** Opening DATA SUPPLIED block **
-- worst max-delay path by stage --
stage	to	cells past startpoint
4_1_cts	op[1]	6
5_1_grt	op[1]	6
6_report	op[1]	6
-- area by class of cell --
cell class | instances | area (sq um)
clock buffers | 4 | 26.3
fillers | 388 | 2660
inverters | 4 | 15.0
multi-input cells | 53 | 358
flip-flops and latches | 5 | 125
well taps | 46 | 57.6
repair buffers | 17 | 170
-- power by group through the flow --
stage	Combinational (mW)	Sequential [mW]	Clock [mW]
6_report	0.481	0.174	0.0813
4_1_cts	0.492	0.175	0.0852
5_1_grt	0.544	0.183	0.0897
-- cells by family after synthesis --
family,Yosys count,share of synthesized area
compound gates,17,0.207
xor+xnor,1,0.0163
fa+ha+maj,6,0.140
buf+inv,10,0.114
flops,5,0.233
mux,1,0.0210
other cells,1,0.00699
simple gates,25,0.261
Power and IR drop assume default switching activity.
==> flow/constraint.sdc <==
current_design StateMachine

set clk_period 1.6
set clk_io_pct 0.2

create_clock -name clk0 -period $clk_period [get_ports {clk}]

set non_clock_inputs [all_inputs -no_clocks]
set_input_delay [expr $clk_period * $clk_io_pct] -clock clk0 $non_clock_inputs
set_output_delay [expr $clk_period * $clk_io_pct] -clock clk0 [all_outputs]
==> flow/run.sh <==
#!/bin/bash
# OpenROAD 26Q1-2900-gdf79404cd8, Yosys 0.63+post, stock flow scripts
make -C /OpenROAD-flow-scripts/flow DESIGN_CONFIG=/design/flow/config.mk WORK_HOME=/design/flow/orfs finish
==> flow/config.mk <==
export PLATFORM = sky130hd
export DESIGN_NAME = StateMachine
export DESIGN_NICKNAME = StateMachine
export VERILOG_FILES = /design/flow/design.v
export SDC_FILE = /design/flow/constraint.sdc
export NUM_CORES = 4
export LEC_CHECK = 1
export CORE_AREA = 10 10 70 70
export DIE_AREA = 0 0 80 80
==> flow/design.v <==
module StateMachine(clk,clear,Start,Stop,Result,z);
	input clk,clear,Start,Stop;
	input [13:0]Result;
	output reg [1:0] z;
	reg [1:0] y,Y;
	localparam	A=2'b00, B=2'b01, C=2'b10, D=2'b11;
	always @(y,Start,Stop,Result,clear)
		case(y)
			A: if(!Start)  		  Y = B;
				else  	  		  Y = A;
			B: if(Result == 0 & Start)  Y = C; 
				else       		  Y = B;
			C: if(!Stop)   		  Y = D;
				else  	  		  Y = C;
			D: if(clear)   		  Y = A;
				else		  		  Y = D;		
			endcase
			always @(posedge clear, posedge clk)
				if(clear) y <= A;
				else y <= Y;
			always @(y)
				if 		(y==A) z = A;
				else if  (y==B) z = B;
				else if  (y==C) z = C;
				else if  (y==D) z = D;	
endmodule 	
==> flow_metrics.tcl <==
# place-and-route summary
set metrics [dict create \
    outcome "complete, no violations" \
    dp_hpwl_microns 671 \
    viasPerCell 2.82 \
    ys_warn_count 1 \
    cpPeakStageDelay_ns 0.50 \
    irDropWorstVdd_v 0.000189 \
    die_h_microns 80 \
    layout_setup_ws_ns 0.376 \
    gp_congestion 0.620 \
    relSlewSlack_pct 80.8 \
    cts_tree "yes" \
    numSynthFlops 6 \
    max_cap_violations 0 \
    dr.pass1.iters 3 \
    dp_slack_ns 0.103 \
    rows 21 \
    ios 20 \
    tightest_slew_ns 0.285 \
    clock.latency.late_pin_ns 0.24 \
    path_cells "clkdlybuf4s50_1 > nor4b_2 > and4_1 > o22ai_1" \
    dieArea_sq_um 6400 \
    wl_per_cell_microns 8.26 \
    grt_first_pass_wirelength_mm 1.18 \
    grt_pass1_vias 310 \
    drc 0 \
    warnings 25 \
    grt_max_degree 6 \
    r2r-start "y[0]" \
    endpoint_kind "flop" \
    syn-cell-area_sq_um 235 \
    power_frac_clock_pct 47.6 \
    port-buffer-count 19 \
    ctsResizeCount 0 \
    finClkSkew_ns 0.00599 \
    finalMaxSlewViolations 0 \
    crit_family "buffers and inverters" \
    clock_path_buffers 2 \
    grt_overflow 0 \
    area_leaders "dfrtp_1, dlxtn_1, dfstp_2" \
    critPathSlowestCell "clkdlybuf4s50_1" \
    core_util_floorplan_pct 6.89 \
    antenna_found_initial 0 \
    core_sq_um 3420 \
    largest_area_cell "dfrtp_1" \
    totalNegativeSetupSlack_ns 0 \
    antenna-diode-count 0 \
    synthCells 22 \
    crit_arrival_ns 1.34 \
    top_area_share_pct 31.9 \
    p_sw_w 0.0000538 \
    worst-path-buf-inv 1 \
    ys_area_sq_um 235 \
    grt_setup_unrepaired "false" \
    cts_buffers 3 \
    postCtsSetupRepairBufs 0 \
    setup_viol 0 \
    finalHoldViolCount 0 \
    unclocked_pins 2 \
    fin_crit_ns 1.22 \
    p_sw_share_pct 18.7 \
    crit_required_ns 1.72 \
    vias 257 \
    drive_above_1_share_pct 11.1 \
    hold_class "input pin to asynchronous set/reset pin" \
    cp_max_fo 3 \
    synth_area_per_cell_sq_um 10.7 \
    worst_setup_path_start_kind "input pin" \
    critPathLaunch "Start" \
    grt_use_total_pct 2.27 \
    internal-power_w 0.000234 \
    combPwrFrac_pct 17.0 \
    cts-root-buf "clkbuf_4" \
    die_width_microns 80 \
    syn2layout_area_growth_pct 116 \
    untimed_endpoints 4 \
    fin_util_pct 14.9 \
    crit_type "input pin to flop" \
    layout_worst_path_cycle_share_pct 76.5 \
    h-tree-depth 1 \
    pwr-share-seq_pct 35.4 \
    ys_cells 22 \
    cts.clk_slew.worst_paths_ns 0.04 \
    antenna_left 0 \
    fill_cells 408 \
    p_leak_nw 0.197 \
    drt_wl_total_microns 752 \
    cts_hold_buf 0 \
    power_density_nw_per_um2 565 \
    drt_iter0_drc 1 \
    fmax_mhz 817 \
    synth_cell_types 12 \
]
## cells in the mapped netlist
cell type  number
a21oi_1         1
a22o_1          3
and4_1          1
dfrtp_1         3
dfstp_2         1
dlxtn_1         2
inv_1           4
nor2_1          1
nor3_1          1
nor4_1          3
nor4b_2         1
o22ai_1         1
** Closing DATA SUPPLIED block **
** Opening DATA SUPPLIED block **
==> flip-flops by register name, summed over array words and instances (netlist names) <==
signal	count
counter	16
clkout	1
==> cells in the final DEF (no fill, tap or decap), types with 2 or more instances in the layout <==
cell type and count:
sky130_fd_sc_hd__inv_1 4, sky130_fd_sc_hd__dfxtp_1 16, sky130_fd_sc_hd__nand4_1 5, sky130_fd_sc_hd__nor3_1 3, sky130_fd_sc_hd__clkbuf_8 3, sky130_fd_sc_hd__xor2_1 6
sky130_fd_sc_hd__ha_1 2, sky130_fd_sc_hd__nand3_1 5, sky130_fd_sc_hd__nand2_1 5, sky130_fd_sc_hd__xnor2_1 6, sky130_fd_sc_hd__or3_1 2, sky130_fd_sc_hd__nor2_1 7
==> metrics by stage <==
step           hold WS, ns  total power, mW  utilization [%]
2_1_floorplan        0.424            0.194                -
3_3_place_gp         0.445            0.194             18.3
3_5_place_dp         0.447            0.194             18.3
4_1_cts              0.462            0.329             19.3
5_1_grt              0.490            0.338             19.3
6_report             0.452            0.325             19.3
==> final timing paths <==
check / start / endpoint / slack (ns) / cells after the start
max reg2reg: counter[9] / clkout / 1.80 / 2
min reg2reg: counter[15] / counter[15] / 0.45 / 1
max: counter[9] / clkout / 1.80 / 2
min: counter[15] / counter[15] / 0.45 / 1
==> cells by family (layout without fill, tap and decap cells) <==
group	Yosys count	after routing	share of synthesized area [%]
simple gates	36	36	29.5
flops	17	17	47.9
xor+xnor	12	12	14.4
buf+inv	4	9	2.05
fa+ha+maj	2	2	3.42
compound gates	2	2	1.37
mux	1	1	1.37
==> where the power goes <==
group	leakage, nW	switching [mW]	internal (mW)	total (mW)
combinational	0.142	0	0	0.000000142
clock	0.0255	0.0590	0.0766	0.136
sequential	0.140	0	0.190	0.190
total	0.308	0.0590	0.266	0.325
** Closing DATA SUPPLIED block **
▸ DIRECTIONS FOR THIS TASK: Going back to the entries above, set down exactly the lines that begin at the one with "-- worst max-delay" and end at the one with "buf+inv,10,0.114", both included, and nothing else.

▸ FINAL ANSWER:
-- worst max-delay path by stage --
stage	to	cells past startpoint
4_1_cts	op[1]	6
5_1_grt	op[1]	6
6_report	op[1]	6
-- area by class of cell --
cell class | instances | area (sq um)
clock buffers | 4 | 26.3
fillers | 388 | 2660
inverters | 4 | 15.0
multi-input cells | 53 | 358
flip-flops and latches | 5 | 125
well taps | 46 | 57.6
repair buffers | 17 | 170
-- power by group through the flow --
stage	Combinational (mW)	Sequential [mW]	Clock [mW]
6_report	0.481	0.174	0.0813
4_1_cts	0.492	0.175	0.0852
5_1_grt	0.544	0.183	0.0897
-- cells by family after synthesis --
family,Yosys count,share of synthesized area
compound gates,17,0.207
xor+xnor,1,0.0163
fa+ha+maj,6,0.140
buf+inv,10,0.114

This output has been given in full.